List of Test Pits


  • The documentary history indicates that the site for this test pit was on ground that belonged to the freeholder who lived in No 19 Church Street at least from 1586 and there is no indication that there was a building nearby until the 1990s.
  • There is a deposit of made ground in the pit section containing dateable pottery from the Late Saxon period to 19th C, which almost certainly existed within the topsoil that pre-existed the house building in the 1990s. All the post-medieval to modern pottery except one piece of post-medieval tile and most of the non-pottery material was found in the made ground. The deposit itself was probably derived from the site of the modern bungalow and was re-deposited after building finished in the 1990s. Besides the pottery and other material there was a plastic bag in it and a layer of pea gravel at the bottom.
  • The soil beneath the made ground seems to be the original soil profile and passes into the underlying glacial clay with a disturbed layer between the two. This disturbed material is likely to be the weathered top of the clay and has bone in it.
  • Pottery ranging from Iron Age, Roman, Late Saxon, Saxo-Norman and medieval was found in the soil profile, but there was no order to it. Though the Roman sherd was at the bottom of the pit, the Iron Age sherd was above it. Similarly, pottery of other ages was mixed. This shows that the soil, though it probably is in its original place, was probably turned during cultivation.

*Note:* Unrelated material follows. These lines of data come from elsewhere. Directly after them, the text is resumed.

## config.mk

```make
export PLATFORM = sky130hd
export DESIGN_NAME = ps2_mouse_sequencer_flat
export DESIGN_NICKNAME = d
export VERILOG_FILES = /design/src/rtl/ps2_mouse_sequencer_if.sv /design/src/rtl/ps2_mouse_sequencer.sv /design/src/flat_wrapper.sv
export SDC_FILE = /design/constraint.sdc
export NUM_CORES = 1
export LEC_CHECK = 0
export CAP_MARGIN = 10
export CORE_MARGIN = 2
export CORE_UTILIZATION = 51
export CTS_CLUSTER_DIAMETER = 80
export CTS_CLUSTER_SIZE = 16
export DETAILED_ROUTE_END_ITERATION = 8
export PLACE_DENSITY = 0.77
export SLEW_MARGIN = 20
export SYNTH_ARGS = -nofsm -noshare
export SYNTH_HDL_FRONTEND = slang
export SYNTH_SLANG_ARGS = --single-unit
```

## constraint.sdc

```tcl
create_clock -name CLOCK_50 -period 2.7 [get_ports CLOCK_50]
set_clock_uncertainty 0.1 [all_clocks]
set_input_delay 0.27 -clock CLOCK_50 [delete_from_list [all_inputs] [get_ports CLOCK_50]]
set_output_delay 0.27 -clock CLOCK_50 [all_outputs]
set_load 0.02 [all_outputs]
```

## src/rtl/ps2_mouse_sequencer_if.sv

```systemverilog
// ----------------------------------------------------------------------------
// ps2_mouse_sequencer_if : byte/command link between the mouse sequencer and
// the PS2_Controller.  Revision 1.0
// ----------------------------------------------------------------------------
`default_nettype none

interface ps2_mouse_sequencer_if;
  logic [7:0] rx_data;
  logic       rx_data_en;
  logic       cmd_sent;
  logic       cmd_error;
  logic [7:0] cmd_out;
  logic       send_cmd;

  // master = sequencer issuing commands, slave = PS2_Controller side
  modport master (
    input  rx_data, rx_data_en, cmd_sent, cmd_error,
    output cmd_out, send_cmd
  );
  modport slave (
    output rx_data, rx_data_en, cmd_sent, cmd_error,
    input  cmd_out, send_cmd
  );
endinterface

`default_nettype wire

```

## src/rtl/ps2_mouse_sequencer.sv

```systemverilog
// ----------------------------------------------------------------------------
// ps2_mouse_sequencer : enables PS/2 mouse streaming, then decodes 3-byte
// movement packets into buttons, deltas, overflow flags and event strobes.
// Revision 1.0
// ----------------------------------------------------------------------------
`default_nettype none

module ps2_mouse_sequencer #(
  parameter int INIT_DELAY   = 5000000,
  parameter int ACK_TIMEOUT  = 2500000,
  parameter int BYTE_TIMEOUT = 1000000,
  parameter int MAX_RETRIES  = 3
) (
  input  wire logic             CLOCK_50,
  input  wire logic             resetn,
  ps2_mouse_sequencer_if.master ps2,
  output logic                  ready,
  output logic                  error,
  output logic                  btn_left,
  output logic                  btn_right,
  output logic                  btn_mid,
  output logic [8:0]            dx,
  output logic [8:0]            dy,
  output logic                  x_ovf,
  output logic                  y_ovf,
  output logic                  packet_valid,
  output logic                  mouse_moved,
  output logic                  click
);

  localparam int MAX_AB    = (INIT_DELAY > ACK_TIMEOUT) ? INIT_DELAY : ACK_TIMEOUT;
  localparam int MAX_PARAM = (MAX_AB > BYTE_TIMEOUT) ? MAX_AB : BYTE_TIMEOUT;
  localparam int CNT_W     = $clog2(MAX_PARAM) + 1;
  localparam int RTY_W     = $clog2(MAX_RETRIES) + 1;

  localparam logic [CNT_W-1:0] INIT_LAST  = CNT_W'(INIT_DELAY - 1);
  localparam logic [CNT_W-1:0] ACK_LAST   = CNT_W'(ACK_TIMEOUT - 1);
  localparam logic [CNT_W-1:0] BYTE_LAST  = CNT_W'(BYTE_TIMEOUT - 1);
  localparam logic [RTY_W-1:0] RETRY_MAX  = RTY_W'(MAX_RETRIES);
  localparam logic [7:0]       CMD_ENABLE = 8'hF4;
  localparam logic [7:0]       RSP_ACK    = 8'hFA;
  localparam logic [7:0]       RSP_RESEND = 8'hFE;

  typedef enum logic [2:0] {
    S_INIT_WAIT = 3'd0,
    S_SEND      = 3'd1,
    S_WAIT_ACK  = 3'd2,
    S_RETRY     = 3'd3,
    S_ERROR     = 3'd4,
    S_B0        = 3'd5,
    S_B1        = 3'd6,
    S_B2        = 3'd7
  } state_t;

  state_t           state;
  logic [CNT_W-1:0] cnt;
  logic [RTY_W-1:0] retries;
  logic [7:0]       byte0;
  logic [7:0]       byte1;

  logic [CNT_W-1:0] cnt_inc;
  logic [RTY_W-1:0] retry_next;
  logic [8:0]       new_dx;
  logic [8:0]       new_dy;
  logic [2:0]       new_btn;
  logic [2:0]       old_btn;

  // Counters saturate rather than wrap
  assign cnt_inc    = (&cnt)     ? cnt     : cnt + CNT_W'(1);
  assign retry_next = (&retries) ? retries : retries + RTY_W'(1);

  // byte1 is already registered; byte2 is taken straight from the bus
  assign new_dx  = {byte0[4], byte1};
  assign new_dy  = {byte0[5], ps2.rx_data};
  assign new_btn = byte0[2:0];
  assign old_btn = {btn_mid, btn_right, btn_left};

  always_ff @(posedge CLOCK_50 or negedge resetn) begin
    if (!resetn) begin
      state        <= S_INIT_WAIT;
      cnt          <= '0;
      retries      <= '0;
      byte0        <= '0;
      byte1        <= '0;
      ps2.cmd_out  <= CMD_ENABLE;
      ps2.send_cmd <= 1'b0;
      ready        <= 1'b0;
      error        <= 1'b0;
      btn_left     <= 1'b0;
      btn_right    <= 1'b0;
      btn_mid      <= 1'b0;
      dx           <= '0;
      dy           <= '0;
      x_ovf        <= 1'b0;
      y_ovf        <= 1'b0;
      packet_valid <= 1'b0;
      mouse_moved  <= 1'b0;
      click        <= 1'b0;
    end else begin
      packet_valid <= 1'b0;
      mouse_moved  <= 1'b0;
      click        <= 1'b0;
      case (state)
        S_INIT_WAIT: begin
          if (cnt >= INIT_LAST) begin
            state        <= S_SEND;
            ps2.send_cmd <= 1'b1;
            cnt          <= '0;
          end else begin
            cnt <= cnt_inc;
          end
        end
        S_SEND: begin
          if (ps2.cmd_error) begin
            ps2.send_cmd <= 1'b0;
            state        <= S_RETRY;
          end else if (ps2.cmd_sent) begin
            ps2.send_cmd <= 1'b0;
            cnt          <= '0;
            state        <= S_WAIT_ACK;
          end
        end
        S_WAIT_ACK: begin
          if (ps2.rx_data_en && ps2.rx_data == RSP_ACK) begin
            state   <= S_B0;
            ready   <= 1'b1;
            retries <= '0;
          end else if (ps2.rx_data_en && ps2.rx_data == RSP_RESEND) begin
            state <= S_RETRY;
          end else if (cnt >= ACK_LAST) begin
            state <= S_RETRY;
          end else begin
            cnt <= cnt_inc;
          end
        end
        S_RETRY: begin
          retries <= retry_next;
          if (retry_next >= RETRY_MAX) begin
            state        <= S_ERROR;
            error        <= 1'b1;
            ready        <= 1'b0;
            ps2.send_cmd <= 1'b0;
          end else begin
            state        <= S_SEND;
            ps2.send_cmd <= 1'b1;
          end
        end
        S_ERROR: begin
          state <= S_ERROR;
        end
        S_B0: begin
          // Bit 3 of the first packet byte is always set; anything else is skipped
          if (ps2.rx_data_en && ps2.rx_data[3]) begin
            byte0 <= ps2.rx_data;
            cnt   <= '0;
            state <= S_B1;
          end
        end
        S_B1: begin
          if (ps2.rx_data_en) begin
            byte1 <= ps2.rx_data;
            cnt   <= '0;
            state <= S_B2;
          end else if (cnt >= BYTE_LAST) begin
            state <= S_B0;
          end else begin
            cnt <= cnt_inc;
          end
        end
        S_B2: begin
          if (ps2.rx_data_en) begin
            btn_left     <= new_btn[0];
            btn_right    <= new_btn[1];
            btn_mid      <= new_btn[2];
            dx           <= new_dx;
            dy           <= new_dy;
            x_ovf        <= byte0[6];
            y_ovf        <= byte0[7];
            packet_valid <= 1'b1;
            mouse_moved  <= (new_dx != 9'd0) || (new_dy != 9'd0);
            click        <= |(new_btn & ~old_btn);
            state        <= S_B0;
          end else if (cnt >= BYTE_LAST) begin
            state <= S_B0;
          end else begin
            cnt <= cnt_inc;
          end
        end
        default: state <= S_INIT_WAIT;
      endcase
    end
  end

endmodule

`default_nettype wire

```

## src/flat_wrapper.sv

```systemverilog
// flat-port wrapper written by rule: the top's interface ports become plain ports
module ps2_mouse_sequencer_flat 
#(
  parameter int INIT_DELAY   = 5000000,
  parameter int ACK_TIMEOUT  = 2500000,
  parameter int BYTE_TIMEOUT = 1000000,
  parameter int MAX_RETRIES  = 3
)
  (CLOCK_50, resetn, ready, error, btn_left, btn_right, btn_mid, dx, dy, x_ovf, y_ovf, packet_valid, mouse_moved, click, ps2_rx_data, ps2_rx_data_en, ps2_cmd_sent, ps2_cmd_error, ps2_cmd_out, ps2_send_cmd);
  ps2_mouse_sequencer_if ps2_i ();
  input  wire logic CLOCK_50;
  input  wire logic resetn;
  output logic ready;
  output logic error;
  output logic btn_left;
  output logic btn_right;
  output logic btn_mid;
  output logic [8:0] dx;
  output logic [8:0] dy;
  output logic x_ovf;
  output logic y_ovf;
  output logic packet_valid;
  output logic mouse_moved;
  output logic click;
  input wire logic [$bits(ps2_i.rx_data)-1:0] ps2_rx_data;
  input wire logic [$bits(ps2_i.rx_data_en)-1:0] ps2_rx_data_en;
  input wire logic [$bits(ps2_i.cmd_sent)-1:0] ps2_cmd_sent;
  input wire logic [$bits(ps2_i.cmd_error)-1:0] ps2_cmd_error;
  output wire logic [$bits(ps2_i.cmd_out)-1:0] ps2_cmd_out;
  output wire logic [$bits(ps2_i.send_cmd)-1:0] ps2_send_cmd;
  assign ps2_i.rx_data = ps2_rx_data;
  assign ps2_i.rx_data_en = ps2_rx_data_en;
  assign ps2_i.cmd_sent = ps2_cmd_sent;
  assign ps2_i.cmd_error = ps2_cmd_error;
  assign ps2_cmd_out = ps2_i.cmd_out;
  assign ps2_send_cmd = ps2_i.send_cmd;
  ps2_mouse_sequencer #(.INIT_DELAY(INIT_DELAY), .ACK_TIMEOUT(ACK_TIMEOUT), .BYTE_TIMEOUT(BYTE_TIMEOUT), .MAX_RETRIES(MAX_RETRIES)) u_core (.CLOCK_50(CLOCK_50), .resetn(resetn), .ps2(ps2_i), .ready(ready), .error(error), .btn_left(btn_left), .btn_right(btn_right), .btn_mid(btn_mid), .dx(dx), .dy(dy), .x_ovf(x_ovf), .y_ovf(y_ovf), .packet_valid(packet_valid), .mouse_moved(mouse_moved), .click(click));
endmodule
```

==> impl_metrics.json, run 1 <==
{
  "status": "finished, final reports clean",
  "crit_chain": "or4b_1 > a211oi_2 > a2111oi_2 > buf_4 > o311ai_4 > buf_12 > a21oi_4 > buf_4 > a41oi_1 > a31oi_1",
  "totalWireLength_um": 10500,
  "setup_violations": 0,
  "grt_max_degree": 44,
  "synth.yosys.seq_area_share": 0.450,
  "viasPerCell": 5.93,
  "synth_area_leader_cell": "dfrtp_1",
  "grt-ovfl-total": 0,
  "hpwl_um": 7440,
  "p_leak_nw": 2.19,
  "timing.final.crit_share": 0.968,
  "nets": 539,
  "gp_congestion": 0.919,
  "critPathMaxStageDelay_ps": 590,
  "grt_pass1_wl_um": 17100,
  "yosysWarnings": 8,
  "antenna_cells": 0,
  "clk_latency_ps": 360,
  "die_h_um": 93.8,
  "crit-reg2reg-launch": "u_core.cnt[12]",
  "initial_utilization": 0.530,
  "crit_required_ps": 2830,
  "cts_buffers": 9,
  "wl_per_cell_um": 16.6,
  "slew_viol_final": 0,
  "ant_nets": 0,
  "place_area_um2": 4760,
  "final_area_um2": 5030,
  "vias": 3743,
  "cts.sinks": 74,
  "h-tree-depth": 3,
  "area_growth_pct": 22.2,
  "synth-edff-count": 0,
  "critPathKind": "flop to flop",
  "crit_fanout": 18,
  "dr.pass1.iters": 5,
  "drc": 0,
  "dp_slack_ps": 104,
  "post_route_cells_drive_above_1_share": 0.170,
  "worstHoldStart": "u_core.error",
  "powerDensity_nw_per_um2": 935,
  "die-area_um2": 8810,
  "holdWs_ps": 371,
  "synth_area_um2": 4120,
  "critical_path.startpoint": "u_core.cnt[12]",
  "finalWorstSetupSlack_ps": 87.5,
  "grt_usage": 0.247,
  "max_freq_mhz": 383,
  "crit_arrival_ps": 2740,
  "die_width_um": 93.8,
  "slowest_stage": "or4b_1",
  "worst_setup_path_end_kind": "flop",
  "ys.flop_type": "dfrtp_1",
  "start_kind": "flop",
  "tightest_slew_ps": 762,
  "most-common-layout-cells": "nand2_1 (96), dfrtp_1 (74), clkdlybuf4s50_1 (40), nor2_1 (37), buf_4 (31)",
  "crit_path_frequent_cell": "buf_4",
  "core_um2": 7770,
  "hold_path_class": "flop to flop",
  "postSynthAreaPerCell_um2": 8.89,
  "post-route-min-period_ps": 2610,
  "final_common_cell": "nand2_1",
  "synthTopCellsByArea": "dfrtp_1 (45%), nand2_1 (8.8%), mux2_2 (4.1%), o21ai_0 (3.4%), nor2_1 (3.4%)",
  "hold_viol_final": 0,
  "drt-initial-drc-count": 315,
  "num_io_pins": 50,
  "vdd_drop_max_uv": 343,
  "maxCapViolations": 0,
  "ys_types": 70,
  "clk_pin_slew_ps": 80,
  "power_mw": 4.70,
  "crit_family": "compound AO/OA/AOI/OAI gates",
  "synth_top_area_share": 0.450,
  "timing.slew.headroom": 0.492,
  "cts_tree": "yes",
  "cp_num_buf_inv": 3,
  "root_buffer": "clkbuf_8",
  "port_buffers": 41,
  "antenna_found_initial": 0,
  "yosys_register_bits": 74,
  "grt_pass1_vias": 3470,
  "async_reset_ff_frac": 1.00,
  "ctsLongestPathBuffers": 2,
  "syn_inst": 463,
  "num_rows": 32,
  "setup_tns_ps": 0
}
layout make-up:
class,count,area (µm²)
multi-input combinational,351,2080
clock inverter,7,98.8
timing repair buffer,76,699
clock buffer,9,124
sequential,74,1850
inverter,12,45.0
tap,102,128
fill,620,2740
registers in the layout, indices dropped and copies added (netlist names), 3 cells and up:
name and cells:
u_core.state 3, u_core.dy 9, u_core.cnt 24, u_core.byte0 7, u_core.dx 9, u_core.retries 3, u_core.byte1 8
through the flow:
step                 util  instances
finish              0.647        631
global route        0.647        631
CTS                 0.643        631
detailed placement  0.613        614
global placement    0.613        614
floorplan               -        470
worst paths after layout:
path	slack (ps)	depth (start not counted)	end
max in group asynchronous	1390	3	u_core.cnt[18]
worst min register to register	370	1	u_core.error
min in group asynchronous	410	2	u_core.btn_mid
worst min-delay path	370	1	u_core.error
worst max-delay path	90	10	u_core.cnt[17]
worst max register to register	90	10	u_core.cnt[17]
where the power goes:
part           total, mW  internal (mW)  leakage [nW]  switching [mW]
registers           1.69           1.46         0.955           0.234
logic               2.02          0.916          1.12            1.11
clock network      0.989          0.529         0.111           0.460
total               4.70           2.90          2.19            1.80
routing by layer:
layer | vias to the layer above | global-route usage | share of wire
met1 | 1787 | 0.338 | 0.44
met3 | 21 | 0.0401 | 0.062
met4 | 0 | 0.0809 | 0.016
li1 | 1765 | - | -
met5 | - | 0 | 0
met2 | 170 | 0.402 | 0.48
repair_timing:
item	4_1_cts	5_1_grt
hold buffers	1	0
endpoints found under the setup margin	0	18
endpoints found under the hold margin	31	0
buffers inserted	0	0
gates resized for setup	0	8
Yosys cell counts (6+ instances only):
master,number
buf_4,8
nor2_1,37
dfrtp_1,74
a21oi_1,21
nand2_1,96
o21ai_0,28
inv_1,11
nor4_1,8
nor3_1,10
clkbuf_1,16
nand4_1,11
mux2_2,15
or3_1,6
a31oi_1,8
nand3_1,13
o211ai_1,7
cell families (layout without fill, tap and decap cells):
| kind of cell | after synthesis | count (layout) | synth area share |
|---|---|---|---|
| simple gates | 215 | 215 | 0.249 |
| compound gates | 107 | 107 | 0.185 |
| flops | 74 | 74 | 0.450 |
| buf+inv | 45 | 104 | 0.0581 |
| mux | 18 | 18 | 0.0483 |
| fa+ha+maj | 2 | 2 | 0.00608 |
| other cells | 1 | 8 | 0.000911 |
| xor+xnor | 1 | 1 | 0.00213 |
No activity file was read; power rests on OpenSTA's default activity.
==> run 2, diff against run 1 <==
Settings changed: CORE_UTILIZATION 51 to 55, DONT_BUFFER_PORTS set to 1, PLACE_DENSITY 0.77 to 0.73.
==> run 2 against run 1 <==
Against the previous run:
- worst hold slack got worse by 320 ps
- register-to-register slack about the same
- die area decreased by 7.0%
- critical endpoint is now u_core.cnt[2]
- largest cell class unchanged
- largest power group is now registers
==> impl_metrics.json, run 2 (synthesized netlist as in run 1, its figures left out) <==
{
  "ant_nets": 0,
  "start_kind": "flop",
  "swShare": 0.404,
  "final_common_cell": "nand2_1",
  "timing.final.crit_share": 0.967,
  "grt_usage": 0.267,
  "slew_viol_final": 0,
  "antenna_cells": 0,
  "power_mw": 4.43,
  "num_io_pins": 50,
  "rsz0062_at_grt": "true",
  "r2r_end": "u_core.cnt[2]",
  "grt_pass1_vias": 3505,
  "final_util": 0.638,
  "drc": 0,
  "worst_setup_path_end_kind": "flop",
  "antenna_found_initial": 0,
  "hold_viol_final": 0,
  "hold_path_class": "input port to flop",
  "root_buffer": "clkbuf_8",
  "initial_utilization": 0.568,
  "ff2ff_path_depth": 10,
  "nets": 500,
  "largest_reg_flops": 24,
  "crit_fanout": 7,
  "totalWireLength_um": 10600,
  "p_comb_frac": 0.341,
  "h-tree-depth": 3,
  "hold_path_depth": 3,
  "post_route_cells_drive_above_1_share": 0.169,
  "status": "finished, final reports clean",
  "most-common-layout-cells": "nand2_1 (96), dfrtp_1 (71), nor2_1 (37), o21ai_0 (28), buf_4 (27)",
  "port_buffers": 0,
  "num-fill-cells": 598,
  "hpwl_um": 6920,
  "timing.slew.headroom": 0.509,
  "crit_arrival_ps": 2750,
  "worstHoldStart": "ps2_rx_data[5]",
  "largest-register": "u_core.cnt",
  "place_area_um2": 4250,
  "maxCapViolations": 0,
  "area_growth_pct": 12.5,
  "reg2reg_slack_ps": 90,
  "max_freq_mhz": 383,
  "p_leak_nw": 2.02,
  "setup_violations": 0,
  "cts_buffers": 9,
  "hold_path_end": "u_core.mouse_moved",
  "powerDensity_nw_per_um2": 956,
  "p_switching_mw": 1.79,
  "viasPerCell": 6.22,
  "final_area_um2": 4630,
  "core_um2": 7250,
  "seqPwrFrac": 0.440,
  "clk_pin_slew_ps": 80,
  "cts_tree": "yes",
  "pwr-share-clk": 0.219,
  "holdWs_ps": 53.9,
  "die_width_um": 90.5,
  "cts.sinks": 74,
  "grt_pass1_wl_um": 17500,
  "vdd_drop_max_uv": 468,
  "drt-initial-drc-count": 454,
  "crit-reg2reg-launch": "u_core.cnt[12]",
  "dr.pass1.iters": 6,
  "post-route-min-period_ps": 2610,
  "tightest_slew_ps": 736,
  "die_h_um": 90.5,
  "num_rows": 31,
  "crit_required_ps": 2840,
  "largestRegisters": "u_core.cnt: 24 flops, u_core.dx: 9 flops, u_core.dy: 9 flops",
  "p_int_mw": 2.64,
  "grt_max_degree": 75,
  "ctsLongestPathBuffers": 2,
  "critPathKind": "flop to flop",
  "wl_per_cell_um": 18.0,
  "gp_congestion": 0.965,
  "grt-ovfl-total": 0,
  "die-area_um2": 8190,
  "clk_latency_ps": 360,
  "vias": 3663
}
-- run 2: changes by cell type in the layout (fill, tap and decap cells not counted), moves of 2 or more --
cell and change:
clkdlybuf4s50_1 -40, dlygate4sd3_1 +8, buf_4 -4, dfrtp_1 -3, dfrtp_2 +3, buf_12 -2
inv_6 -2
-- run 2: power groups by stage --
stage	Sequential, mW	Combinational, mW	Clock, mW
final	1.95	1.51	0.969
after global routing	2.00	1.66	1.02
after CTS	1.95	1.45	0.980
after detailed placement	1.97	1.36	0
after global placement	1.95	1.32	0
after floorplan	1.90	1.02	0
-- run 2: worst max-delay path by stage --
| stage | to | startpoint | cells after the start |
|---|---|---|---|
| global route | u_core.cnt[9] | u_core.cnt[0] | 9 |
| floorplan | u_core.cnt[11] | u_core.cnt[0] | 8 |
| finish | u_core.cnt[2] | u_core.cnt[12] | 10 |
| global placement | u_core.cnt[16] | u_core.cnt[0] | 10 |
| CTS | u_core.cnt[22] | u_core.cnt[0] | 9 |
| detailed placement | u_core.cnt[2] | u_core.cnt[0] | 10 |
-- run 2: through the flow --
stage          setup TNS, ps  setup WS [ps]  cells
6_report                   0           89.1    589
3_5_place_dp           -17.0          -17.0    559
3_3_place_gp               0           18.8    559
4_1_cts                    0           13.6    587
2_1_floorplan              0            138    470
5_1_grt                -81.2          -25.9    589
-- run 2: area by class of cell --
type / count / area [µm²] / share of cell area
Multi-Input combinational cell: 351 / 2070 / 0.447
Tap cell: 99 / 124 / 0.0267
Timing Repair Buffer: 37 / 320 / 0.0692
Clock buffer: 10 / 128 / 0.0276
Sequential cell: 74 / 1860 / 0.401
Clock inverter: 6 / 90.1 / 0.0195
Inverter: 12 / 45.0 / 0.00973
-- run 2: critical path, cell delays in order (launching register included) --
cell and delay, ps:
dfrtp_2 460, or4b_1 580, a211oi_2 210, a2111oi_2 110
o311ai_4 260, buf_4 190, a21oi_4 40, buf_4 180
buf_4 150, a21oi_1 120, mux2i_1 100
-- run 2: what timing repair did --
item / CTS / global route
setup endpoints to repair: 5 / 24
pin swaps: 1 / 2
hold buffers: 10 / 0
endpoints found under the hold margin: 98 / 0
resized for setup: 0 / 7
setup buffers: 2 / 2
-- run 2: metal layers --
metal	vias up	track usage	wire length (µm)
met5	-	0	0
met4	0	0.122	212
met3	23	0.0484	804
met2	175	0.404	4870
met1	1786	0.375	4700
li1	1679	-	-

  • There was more medieval pottery than any other age group. It was all attributable to the period before the mid 14th C. In other words the medieval pottery ended at the Black Death. The oldest pottery after the Black Death is Midland Purple Ware, which came into production in the early 15th C. The absence of Light-bodied Gritty Ware, which came into production in about 1350 and usually fills the gap before the Cistercian Ware and Midland Purple Ware has been found in other pits in this area and signifies a time interval of about 50 years after the Black Death during which little appeared to happen in many parts of the community.
  • The abundance of medieval pottery is misleading because there are several fabric types and it spans a long time range. It indicates some sort of activity here, but not necessarily a nearby house. It could have been deposited with manure during the intense agricultural period in the 12th, 13th and early 14th centuries, but it could also reflect on the presence of temporary quarters for the workmen building the church in 1220 and onwards. This could explain the relatively large number of unusual fabric types found.